Rusada: Russia's anti-doping agency to resume drug testing under supervision

Doping samples
Russia's anti-doping agency was suspended by the world body in 2015 following the McLaren report

Russia can resume drug testing of its athletes under supervision, the World Anti-Doping Agency has announced.

Rusada, Russia's anti-doping agency, was suspended in 2015 after its staff were accused of covering up drug use in a report by lawyer Richard McLaren.

Wada said Rusada would now be able to "plan and co-ordinate" testing under the watch of UK Anti-Doping (Ukad).

Wada president Sir Craig Reedie called it "an important step forward in rebuilding anti-doping in Russia".

He added: "We strongly encourage Russia to continue their efforts in the interest of clean athletes worldwide."

McLaren's report said more than 1,000 Russians, including Olympic medallists, benefited from a state-sponsored doping programme between 2011 and 2015.

At least 30 sports, including football, covered up samples, in what McLaren called "an institutionalised and disciplined medal-winning conspiracy" that affected the 2012 Olympics in London, the 2013 World Athletics Championships in Moscow, and the 2014 Winter Olympics in Sochi.

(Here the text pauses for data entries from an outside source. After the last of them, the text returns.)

## src/hdl/mfPkg.sv

```systemverilog
package mfPkg;

	// Width of one signed real input sample.
	localparam int DataWidth = 12;

	// Width of the real or the imaginary part of one coefficient.
	localparam int CoeffWidth = 12;

	// The complex FIR has eight taps, addressed by a three-bit index.
	localparam int NumTaps = 8;
	localparam int TapAddrWidth = 3;

	// The Hilbert filter is seven taps long with its centre at index three.
	localparam int HtLength = 7;
	localparam int HtCenter = 3;

	// Hilbert constants are in Q7, so the centre sample is scaled by 128.
	localparam int HtShift = 7;
	localparam int HtCoeff1 = 81;
	localparam int HtCoeff3 = 27;

	// Nine guard bits cover the Q7 scaling and the growth of the tap sum.
	localparam int HtOutWidth = DataWidth + 9;

	// Full width of one analytic part times one coefficient part.
	localparam int ProdWidth = HtOutWidth + CoeffWidth;

	// One bit for the cross term and log2 of the tap count for the sum.
	localparam int AccWidth = ProdWidth + 1 + $clog2(NumTaps);

	// A whole coefficient bank flattened into one vector.
	// Tap k sits in slice k.
	localparam int CoeffVecWidth = NumTaps * CoeffWidth;

	// Opcodes of the configuration port.
	typedef enum logic [1:0] {
		OpNop     = 2'd0,
		OpWriteRe = 2'd1,
		OpWriteIm = 2'd2,
		OpClear   = 2'd3
	} cfgOp_t;

endpackage

```

## src/hdl/hilbertTransform.sv

```systemverilog
`timescale 1ns/1ps

module hilbertTransform (
	input  logic                                   clock,
	input  logic                                   arstN,
	input  logic                                   sampleValid,
	input  logic signed [mfPkg::DataWidth-1:0]     sampleIn,
	output logic                                   htValid,
	output logic signed [mfPkg::HtOutWidth-1:0]    htRe,
	output logic signed [mfPkg::HtOutWidth-1:0]    htIm
);

	import mfPkg::*;

	// Stored history holds the six samples before the current one.
	logic signed [DataWidth-1:0] delayLine [HtLength-1];

	// The full seven-sample window.
	// Index 0 holds the newest sample.
	logic signed [DataWidth-1:0] tapWindow [HtLength];

	// Differences of the samples that share a tap magnitude.
	logic signed [DataWidth:0] diffOne;
	logic signed [DataWidth:0] diffThree;

	// Next values of the two output parts.
	logic signed [HtOutWidth-1:0] reNext;
	logic signed [HtOutWidth-1:0] imNext;

	// The incoming sample joins the window in the same cycle it is strobed.
	// This keeps the output one cycle behind the input strobe.
	always_comb begin
		tapWindow[0] = sampleIn;
		for (int k = 1; k < HtLength; k++) begin
			tapWindow[k] = delayLine[k-1];
		end
	end

	// The filter is anti-symmetric about the centre, so older samples take
	// the positive constant and newer ones the negative.
	// Folding each pair into one difference halves the multiplier count.
	// The even taps are zero and are not built at all.
	always_comb begin
		diffOne = tapWindow[HtCenter+1] - tapWindow[HtCenter-1];
		diffThree = tapWindow[HtCenter+3] - tapWindow[HtCenter-3];
		imNext = diffOne * HtOutWidth'(HtCoeff1) + diffThree * HtOutWidth'(HtCoeff3);
	end

	// The real part is the centre sample brought into the same Q7 scale.
	assign reNext = HtOutWidth'(tapWindow[HtCenter]) <<< HtShift;

	// Valid follows the strobe every cycle.
	// The delay line and the outputs only move on a strobe, so gaps in the
	// input stream simply pause the filter.
	always_ff @(posedge clock or negedge arstN) begin
		if (!arstN) begin
			htValid <= 1'b0;
			htRe <= '0;
			htIm <= '0;
			for (int k = 0; k < HtLength - 1; k++) begin
				delayLine[k] <= '0;
			end
		end else begin
			htValid <= sampleValid;
			if (sampleValid) begin
				// Shift by one, so slot 0 takes the new sample.
				for (int k = 0; k < HtLength - 1; k++) begin
					delayLine[k] <= tapWindow[k];
				end
				htRe <= reNext;
				htIm <= imNext;
			end
		end
	end

	// Each analytic sample must appear exactly one cycle after its input.
	assert property (@(posedge clock) disable iff (!arstN) htValid == $past(sampleValid))
		else $error("htValid does not follow sampleValid by one cycle");

endmodule

```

Following the report's publication, Wada recommended a blanket ban on Russian athletes from Rio 2016, but the International Olympic Committee (IOC) chose to let the individual sports' governing bodies to decide.

Wada said it has made the ruling to allow Rusada to resume testing after it agreed to fulfil certain conditions.

They include access to athletes' biological passports, the implementation of a conflict of interest policy, and guarantees that drug testers would be allowed into so-called "closed cities", the military units where many Russian athletes train.

Another Wada requirement was the removal of Yelena Isinbayeva from her position as Rusada's chair, with Wada saying in May that she was a barrier to compliance with the world anti-doping body's code.

Double Olympic pole vault champion Isinbayeva, who has been critical of the punishment of Russian athletes over evidence of state-sponsored doping, has since stepped down as chair, although she remains a member of Rusada.

Ukad has overseen testing in Russia during Rusada's suspension, hiring private companies to collect samples from athletes.

Following Wada's ruling, Rusada can decide which athletes to test, even if Ukad disagrees with its choice, and employees will be allowed to collect samples from athletes.

Vitaly Mutko, Russia's deputy prime minister, said Wada's ruling was a "very important step" towards Rusada becoming compliant.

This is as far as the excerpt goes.